Books In Public: A game to knock the socks off ‘I Spy’

on in Lifestyle

Global Cool’s resident book worm Emma brings you her favourite reads, inspiring you to ditch the car and the stress of the morning commute and bury your head in a great book on the bus or train instead…

This week our Traincation expert Emily suggested that the Sa Pobla festival in Barcelona was well worth a visit. Whether you were able to go or not, I’ve got a book that will indulge your interests in the Catalan capital or pique a new fascination that may encourage you to make your way there one day in the future.

Carlos Ruiz Zafon’s ‘The Angel’s Game’ follows the hugely popular ‘The Shadow in the Wind’, and whilst they both have the same Barcelona backdrop it seems like people generally find a favourite in one – not both – of these books. I prefer the second journey to Zafon’s city where the cemetery of forgotten books (perhaps one of his best ideas) reappears, but where a writer, and not a reader, stands out against its gothic backdrop. Where ‘The Shadow in the Wind’ seemed to lose focus almost exactly halfway through (apparently a fault of the translation), ‘The Angel’s Game’ has a carefully crafted pace which doesn’t lose control.

What’s all the fuss?
David Martin’s abusive childhood creates a main character who longs for escapism – first in books and the fatherly figure of a bookseller, and later as a writer. His short thrillers become a serial feature in a newspaper, and soon he begins to write books of a similar nature. He finds everything he has ever wanted in the dark underworld of his stories of the city, but when he moves into a mansion at its heart he discovers that his fiction is becoming his reality.

The mysterious French editor Andreas Corelli appears with a business card and one wish: to have a book written that can change the hearts and minds of its reader. The writer – the role Martin is commissioned for – will be highly rewarded if and when he achieves this. But a locked room in the house hides letters and photographs that tell a story of a man forced to write a book – a story Martin only discovers when he is in the middle of an identical situation. To outline much more of the story would give the game away, however, a twisty plot filled with paranoia and claustrophobia in a city that’s very much alive creates a book that will quickly become one of your favourites.

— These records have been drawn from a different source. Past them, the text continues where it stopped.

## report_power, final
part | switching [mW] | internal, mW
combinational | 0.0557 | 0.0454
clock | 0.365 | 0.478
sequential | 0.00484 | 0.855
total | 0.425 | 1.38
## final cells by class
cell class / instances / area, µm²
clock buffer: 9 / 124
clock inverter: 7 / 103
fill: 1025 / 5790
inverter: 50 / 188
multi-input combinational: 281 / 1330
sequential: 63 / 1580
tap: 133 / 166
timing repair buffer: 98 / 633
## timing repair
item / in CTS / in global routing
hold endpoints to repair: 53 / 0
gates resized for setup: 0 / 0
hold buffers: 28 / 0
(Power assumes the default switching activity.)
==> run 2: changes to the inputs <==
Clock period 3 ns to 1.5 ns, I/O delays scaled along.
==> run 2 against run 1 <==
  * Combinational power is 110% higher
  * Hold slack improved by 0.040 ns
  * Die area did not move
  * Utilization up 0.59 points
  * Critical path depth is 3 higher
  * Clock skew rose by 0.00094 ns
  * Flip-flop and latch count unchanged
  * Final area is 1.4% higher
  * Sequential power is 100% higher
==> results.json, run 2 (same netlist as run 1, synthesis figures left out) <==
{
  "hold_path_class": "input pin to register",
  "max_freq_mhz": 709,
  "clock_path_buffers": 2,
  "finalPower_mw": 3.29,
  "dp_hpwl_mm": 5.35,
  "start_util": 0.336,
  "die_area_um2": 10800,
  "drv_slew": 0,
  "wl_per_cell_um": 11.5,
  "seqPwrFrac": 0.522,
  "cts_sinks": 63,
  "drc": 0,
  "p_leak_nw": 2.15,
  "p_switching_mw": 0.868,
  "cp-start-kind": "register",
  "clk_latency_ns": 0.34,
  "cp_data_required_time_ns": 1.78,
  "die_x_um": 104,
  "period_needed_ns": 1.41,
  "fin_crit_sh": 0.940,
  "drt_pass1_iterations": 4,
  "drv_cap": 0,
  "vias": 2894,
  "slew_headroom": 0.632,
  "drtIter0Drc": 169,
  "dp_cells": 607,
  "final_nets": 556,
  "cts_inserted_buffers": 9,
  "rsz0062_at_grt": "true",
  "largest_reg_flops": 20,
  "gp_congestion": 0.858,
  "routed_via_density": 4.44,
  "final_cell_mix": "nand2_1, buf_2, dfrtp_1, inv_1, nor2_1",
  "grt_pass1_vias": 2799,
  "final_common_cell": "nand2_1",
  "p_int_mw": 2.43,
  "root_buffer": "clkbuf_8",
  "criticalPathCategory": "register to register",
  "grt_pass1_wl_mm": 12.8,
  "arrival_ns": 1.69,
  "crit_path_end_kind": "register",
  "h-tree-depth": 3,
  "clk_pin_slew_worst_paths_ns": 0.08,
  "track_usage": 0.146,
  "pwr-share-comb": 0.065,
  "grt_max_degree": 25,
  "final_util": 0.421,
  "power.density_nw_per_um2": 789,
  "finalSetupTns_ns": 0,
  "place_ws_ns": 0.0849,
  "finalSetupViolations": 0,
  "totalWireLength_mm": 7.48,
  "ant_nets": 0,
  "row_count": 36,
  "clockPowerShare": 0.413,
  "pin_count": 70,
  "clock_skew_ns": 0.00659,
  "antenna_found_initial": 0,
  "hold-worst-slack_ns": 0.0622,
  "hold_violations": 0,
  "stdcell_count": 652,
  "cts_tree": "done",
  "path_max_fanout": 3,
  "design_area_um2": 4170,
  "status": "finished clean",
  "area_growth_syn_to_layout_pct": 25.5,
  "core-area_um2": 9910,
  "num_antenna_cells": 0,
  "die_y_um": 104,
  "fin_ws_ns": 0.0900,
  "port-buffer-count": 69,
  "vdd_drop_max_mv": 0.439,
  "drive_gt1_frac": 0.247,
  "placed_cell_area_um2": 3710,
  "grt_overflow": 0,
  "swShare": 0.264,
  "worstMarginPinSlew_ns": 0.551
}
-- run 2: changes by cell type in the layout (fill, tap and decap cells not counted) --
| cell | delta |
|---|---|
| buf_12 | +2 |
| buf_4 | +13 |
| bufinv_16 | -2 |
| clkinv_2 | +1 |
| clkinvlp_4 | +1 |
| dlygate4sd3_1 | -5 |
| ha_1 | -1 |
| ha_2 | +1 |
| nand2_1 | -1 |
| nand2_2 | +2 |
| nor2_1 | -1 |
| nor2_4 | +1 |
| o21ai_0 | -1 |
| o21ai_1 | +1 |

In ‘The Angel’s Game’ Barcelona becomes a haven for two seemingly opposite souls: one good and one evil. Obviously things are not that simple and Zafon pulls you in a million directions until the chilling last few pages. One of the greatest characters of the book is the city itself and Zafon manages to make it a home as well as a place of love and fulfilment, on the outskirts of which a darker, overwhelming force is creeping in.

Pick this up if: you want to see Barcelona for the city it really is or just want to get out of cold Britain for the next week. Both ‘The Angel’s Game’ and ‘The Shadow in the Wind’ have been huge sellers but don’t let this put you off. There are always a couple of real gems amongst the titles that appeal to everyone, and this is definitely one of them.